In 1956, seventeen nuclear and thermonuclear bombs were detonated in the South Pacific, each code-named after a different indigenous tribe or group in the U.S. These bombs were designed, manufactured, and named within the Los Alamos National Laboratory (LANL) in northern New Mexico.
“Thus, just as the Tewa in New Mexico were dealing with the environmental and social effects of nuclear sciences at the laboratory, weapons scientists were evoking their name half a world away in an act of nuclear violence”1
This is just one example of appropriation from a long history of LANL and the U.S. government mistreating Pueblo communities.
In the 1940s, the U.S. government asked the San Ildefonso Pueblo to give up part of their land for military purposes; the San Ildefonso Pueblo relinquished the land with the understanding that it would be returned after World War II. 1n 1943, this sought-after patch of land became the site of LANL, where most of the research for the top-secret Manhattan Project would take place.2 For the next fifty years, the various Pueblo peoples living near to and downriver from LANL would have essentially no knowledge or voice concerning the dangerous materials that LANL was leaking and dumping into the air, water, and land. Through destruction of sacred sites, bomb tests, nuclear waste disposal, and poor environmental ethics, Los Alamos has been a pervasive source of environmental injustices for the original caretakers and inhabitants of the land: the numerous Pueblo communities of Northern New Mexico.

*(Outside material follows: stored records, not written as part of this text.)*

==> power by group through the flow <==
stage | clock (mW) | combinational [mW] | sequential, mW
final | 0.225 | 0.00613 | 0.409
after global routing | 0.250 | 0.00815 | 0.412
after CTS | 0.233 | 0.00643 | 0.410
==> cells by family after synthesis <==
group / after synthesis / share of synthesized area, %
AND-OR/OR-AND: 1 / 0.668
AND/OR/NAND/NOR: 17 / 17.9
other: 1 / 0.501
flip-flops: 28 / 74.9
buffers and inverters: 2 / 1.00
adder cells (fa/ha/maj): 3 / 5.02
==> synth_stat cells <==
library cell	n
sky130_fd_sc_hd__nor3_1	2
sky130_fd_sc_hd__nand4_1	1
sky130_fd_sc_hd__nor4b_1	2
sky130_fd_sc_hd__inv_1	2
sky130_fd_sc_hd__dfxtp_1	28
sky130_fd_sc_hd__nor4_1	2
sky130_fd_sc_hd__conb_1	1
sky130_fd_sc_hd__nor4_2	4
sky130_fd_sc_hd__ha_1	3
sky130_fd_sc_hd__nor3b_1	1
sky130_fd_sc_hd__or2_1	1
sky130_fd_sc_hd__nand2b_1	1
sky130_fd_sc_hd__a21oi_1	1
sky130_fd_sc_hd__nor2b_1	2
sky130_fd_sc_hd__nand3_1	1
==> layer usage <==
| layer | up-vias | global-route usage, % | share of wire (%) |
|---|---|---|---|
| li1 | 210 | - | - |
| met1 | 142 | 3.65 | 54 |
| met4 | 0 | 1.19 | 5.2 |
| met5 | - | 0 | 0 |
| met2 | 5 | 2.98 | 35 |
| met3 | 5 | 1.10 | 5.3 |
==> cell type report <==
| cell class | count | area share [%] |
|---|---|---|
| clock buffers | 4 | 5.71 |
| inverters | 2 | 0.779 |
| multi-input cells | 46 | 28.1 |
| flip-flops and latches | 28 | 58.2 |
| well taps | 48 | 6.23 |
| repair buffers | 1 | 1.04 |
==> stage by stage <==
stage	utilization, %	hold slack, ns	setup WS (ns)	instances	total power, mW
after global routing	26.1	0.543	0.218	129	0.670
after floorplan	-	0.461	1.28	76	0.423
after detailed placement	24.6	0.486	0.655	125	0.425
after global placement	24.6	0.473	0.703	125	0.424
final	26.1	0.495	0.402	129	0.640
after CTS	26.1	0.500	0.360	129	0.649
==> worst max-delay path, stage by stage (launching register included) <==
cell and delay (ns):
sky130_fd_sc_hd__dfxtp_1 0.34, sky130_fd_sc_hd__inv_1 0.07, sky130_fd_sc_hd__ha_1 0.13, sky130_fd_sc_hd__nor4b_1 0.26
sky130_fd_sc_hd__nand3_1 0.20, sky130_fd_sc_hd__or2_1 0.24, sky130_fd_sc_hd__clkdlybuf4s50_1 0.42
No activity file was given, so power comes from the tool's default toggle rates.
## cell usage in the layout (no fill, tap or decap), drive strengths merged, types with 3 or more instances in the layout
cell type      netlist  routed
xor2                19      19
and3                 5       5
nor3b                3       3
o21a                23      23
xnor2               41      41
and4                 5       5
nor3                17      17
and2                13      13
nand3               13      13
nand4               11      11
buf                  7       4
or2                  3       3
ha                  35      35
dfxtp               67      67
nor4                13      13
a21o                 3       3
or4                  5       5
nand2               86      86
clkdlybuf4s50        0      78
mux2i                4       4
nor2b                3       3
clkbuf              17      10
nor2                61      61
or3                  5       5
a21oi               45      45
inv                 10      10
$ cat ./config.mk
export PLATFORM = sky130hd
export DESIGN_NAME = LFSR_one_spike_picker
export DESIGN_NICKNAME = LFSR_one_spike_picker
export VERILOG_FILES = /design/flow/design.v
export SDC_FILE = /design/flow/constraint.sdc
export NUM_CORES = 4
export LEC_CHECK = 1
export CORE_AREA = 10 10 70 70
export DIE_AREA = 0 0 80 80
$ cat ./constraint.sdc
current_design LFSR_one_spike_picker

set clk_period 2.7
set clk_io_pct 0.2

create_clock -name clk0 -period $clk_period [get_ports {clk}]

set non_clock_inputs [all_inputs -no_clocks]
set_input_delay [expr $clk_period * $clk_io_pct] -clock clk0 $non_clock_inputs
set_output_delay [expr $clk_period * $clk_io_pct] -clock clk0 [all_outputs]
$ cat ./design.v
package pa_SnnAccelerator;
    localparam int INTEGER_PRECISION                    = 16;
    localparam int WII_PRECISION                        = 17;
    localparam int FLOATING_PRECISION                   = 47;
    localparam int FP_WIDTH                             = 64;
    localparam leakage_cofficient_excitatory            = 64'b0000000000000000011111101011100111110011111101001010111001110011;  
    localparam leakage_cofficient_inhibitory            = 64'b0000000000000000011100111101000110110110011001110101010010101100;  
    localparam potent_rest_inhibitory                   = 64'b1111111111100010000000000000000000000000000000000000000000000000;  
    localparam potent_reset_inhibitory                  = 64'b1111111111101001100000000000000000000000000000000000000000000000;  
    localparam potent_thres_inhibitory                  = 64'b1111111111101100000000000000000000000000000000000000000000000000;  
    localparam synapse_weight_excitatory_to_inhibitory  = 64'b0000000000001011010000000000000000000000000000000000000000000000;  
    localparam synapse_weight_lateral_inhibition        = 64'b1111111111000100000000000000000000000000000000000000000000000000;  
    localparam potent_rest_excitatory                   = 64'b1111111111011111100000000000000000000000000000000000000000000000;  
    localparam potent_reset_excitatory                  = 64'b1111111111100010000000000000000000000000000000000000000000000000;  
endpackage
File: flow/design.v
module VRF(
	clock, vreg1, vreg2, vregw,
	vdataw, VRFWrite, vdata1, vdata2,
	r0, r1, r2, r3, reset);
input [1:0] vreg1, vreg2, vregw;
output [31:0] vdata1, vdata2;
input [31:0] vdataw;
input VRFWrite;
input reset;
input clock;
output [31:0] r0, r1, r2, r3;
reg [31:0] k0, k1, k2, k3;
reg [31:0] data1_tmp, data2_tmp;
always @(*)
begin
	case (vreg1)
		0: data1_tmp = k0;
		1: data1_tmp = k1;
		2: data1_tmp = k2;
		3: data1_tmp = k3;
	endcase
	case (vreg2)
		0: data2_tmp = k0;
		1: data2_tmp = k1;
		2: data2_tmp = k2;
		3: data2_tmp = k3;
	endcase
end
always @(posedge clock or posedge reset)
begin
	if (reset) begin
		k0 = 0;
		k1 = 0;
		k2 = 0;
		k3 = 0;
	end	else begin
		if (VRFWrite) begin
			case (vregw)
				0: k0 = vdataw;
				1: k1 = vdataw;
				2: k2 = vdataw;
				3: k3 = vdataw;
			endcase
		end
	end
end
assign vdata1 = data1_tmp;
assign vdata2 = data2_tmp;
assign r0 = k0;
assign r1 = k1;
assign r2 = k2;
assign r3 = k3;
endmodule
File: flow/run.sh
#!/bin/bash
# OpenROAD 26Q1-2900-gdf79404cd8, Yosys 0.63+post, stock flow scripts
make -C /OpenROAD-flow-scripts/flow DESIGN_CONFIG=/design/flow/config.mk WORK_HOME=/design/flow/orfs finish
module HEXs
(
in0, in1, in2, in3,selH,
out0, out1, out2, out3,
out4, out5
);
input 	[7:0] in0, in1, in2, in3;
input 	selH;
output 	[6:0] out0, out1, out2, out3;
output 	[6:0] out4, out5;
reg [3:0] hex_in_0;
reg [3:0] hex_in_1;
reg [3:0] hex_in_2;
reg [3:0] hex_in_3;
reg [3:0] hex_in_4;
reg [3:0] hex_in_5;
always @(selH)
begin
	case (selH)
	   0: begin
		hex_in_0 = in0[7:4];
	   hex_in_1 = in0[3:0];
	   hex_in_2 = 4'b0;
	   hex_in_3 = 4'b0;
	   hex_in_4 = 4'b0;
	   hex_in_5 = 4'b0;
      end
	   1: begin
	   hex_in_0 = in1[7:4];
	   hex_in_1 = in1[3:0];
	   hex_in_2 = in2[7:4];
	   hex_in_3 = in2[3:0];
	   hex_in_4 = in3[7:4];
	   hex_in_5 = in3[3:0];
      end
	endcase
end
HEX hex0 ( hex_in_0, out5 );
HEX hex1 ( hex_in_1, out4 );
HEX hex2 ( hex_in_2, out3 );
HEX hex3 ( hex_in_3, out2 );
HEX hex4 ( hex_in_4, out1 );
HEX hex5 ( hex_in_5, out0 );
endmodule
module HEX (in, out);
input 	[3:0] in;
output 	[6:0] out;
reg [6:0] out;
always @(in)
begin
	case (in)
		0: out = 7'b1000000;
		1: out = 7'b1111001;
		2: out = 7'b0100100;
		3: out = 7'b0110000;
		4: out = 7'b0011001;
		5: out = 7'b0010010;
		6: out = 7'b0000010;
		7: out = 7'b1111000;
		8: out = 7'b0000000;
		9: out = 7'b0010000;
		10: out = 7'b0001000;
		11: out = 7'b0000011;
		12: out = 7'b1000110;
		13: out = 7'b0100001;
		14: out = 7'b0000110;
		15: out = 7'b0001110;
	endcase
end
endmodule
### config.mk
export PLATFORM = sky130hd
export DESIGN_NAME = HEXs
export DESIGN_NICKNAME = HEXs
export VERILOG_FILES = /design/flow/design.v
export SDC_FILE = /design/flow/constraint.sdc
export NUM_CORES = 4
export LEC_CHECK = 1
export CORE_AREA = 10 10 92 92
export DIE_AREA = 0 0 102 102
### constraint.sdc
current_design HEXs

set clk_period 2.0
set clk_io_pct 0.2

create_clock -name clk0 -period $clk_period

set non_clock_inputs [all_inputs -no_clocks]
set_input_delay [expr $clk_period * $clk_io_pct] -clock clk0 $non_clock_inputs
set_output_delay [expr $clk_period * $clk_io_pct] -clock clk0 [all_outputs]
### run.sh
#!/bin/bash
# OpenROAD 26Q1-2900-gdf79404cd8, Yosys 0.63+post, stock flow scripts
make -C /OpenROAD-flow-scripts/flow DESIGN_CONFIG=/design/flow/config.mk WORK_HOME=/design/flow/orfs finish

The land that was taken over for the Manhattan project sits at the foot of the Jemez Mountain range and on top of the Pajarito Plateau in Northern New Mexico. These areas are culturally and spiritually significant for Pueblo peoples (especially the Santa Clara, San Ildefonso, Cochiti, Pojoaque and Jemez Pueblos) as well as the Acoma, Zuni, Hopi, Navajo, Mescalero Apache, and Jicarilla Apache peoples.1 This land is scattered with crucial materials such as spring water, medicines, minerals, and clay as well as numerous sacred sites embedded within the landscape. Walter Dasheno, a former governor of the Santa Clara Pueblo expressed his resentment for the effects that LANL has had on the landscape:
“when LANL, for example, proposes to set off explosions on sacred ground, or to dump high level nuclear waste in sacred areas, the affront to our (the Santa Clara Pueblo) culture and religion is complete.”1
Jake Viarrial, a former governor of the Pojoaque Pueblo, expressed a similar sentiment:
“Nuclear radiation contamination is just a modern version of the polio blanket.”3
Because of nuclear fallout and leaked radioactive waste, the land around, downwind, and downriver from Los Alamos has become polluted with radionuclides (Links to an external site.) that most likely explain the high incidences of thyroid and other cancers in these areas.3 One particular area for concern is LANL’s main dump site called Area G which takes up 100 acres of land directly adjacent to Pueblo lands.2 The landscape of the Pajarito Plateau is made up of many canyons which allow for numerous ephemeral streams that lead to the Rio Grande. Due to sites such as Area G, toxic and radioactive chemicals have been and still are affecting these canyons and downriver communities.4 In 1998, LANL proved this themselves by releasing a study that found significantly higher concentrations of six radionuclides within three stable foods of the surrounding communities (pinto beans, squash, and corn) compared to plants grown outside of the area.4
In order to confront the environmental injustices that have occurred to the numerous indigenous communities near the Los Alamos National Laboratory, it is crucial to reflect on the cultures and histories of these peoples. Their relationships with the land, water, and air that have now been polluted and made toxic, are both ancient and constant. LANL has irreversibly changed the landscape of New Mexico and has exposed unknowing towns and cities to dangerous amounts of radiation. LANL’s treatment of the adjacent landscapes and communities constitutes an environmental injustice because they failed to educate the public and to contain all of their nuclear wastes, leading to numerous health issues for many living nearby.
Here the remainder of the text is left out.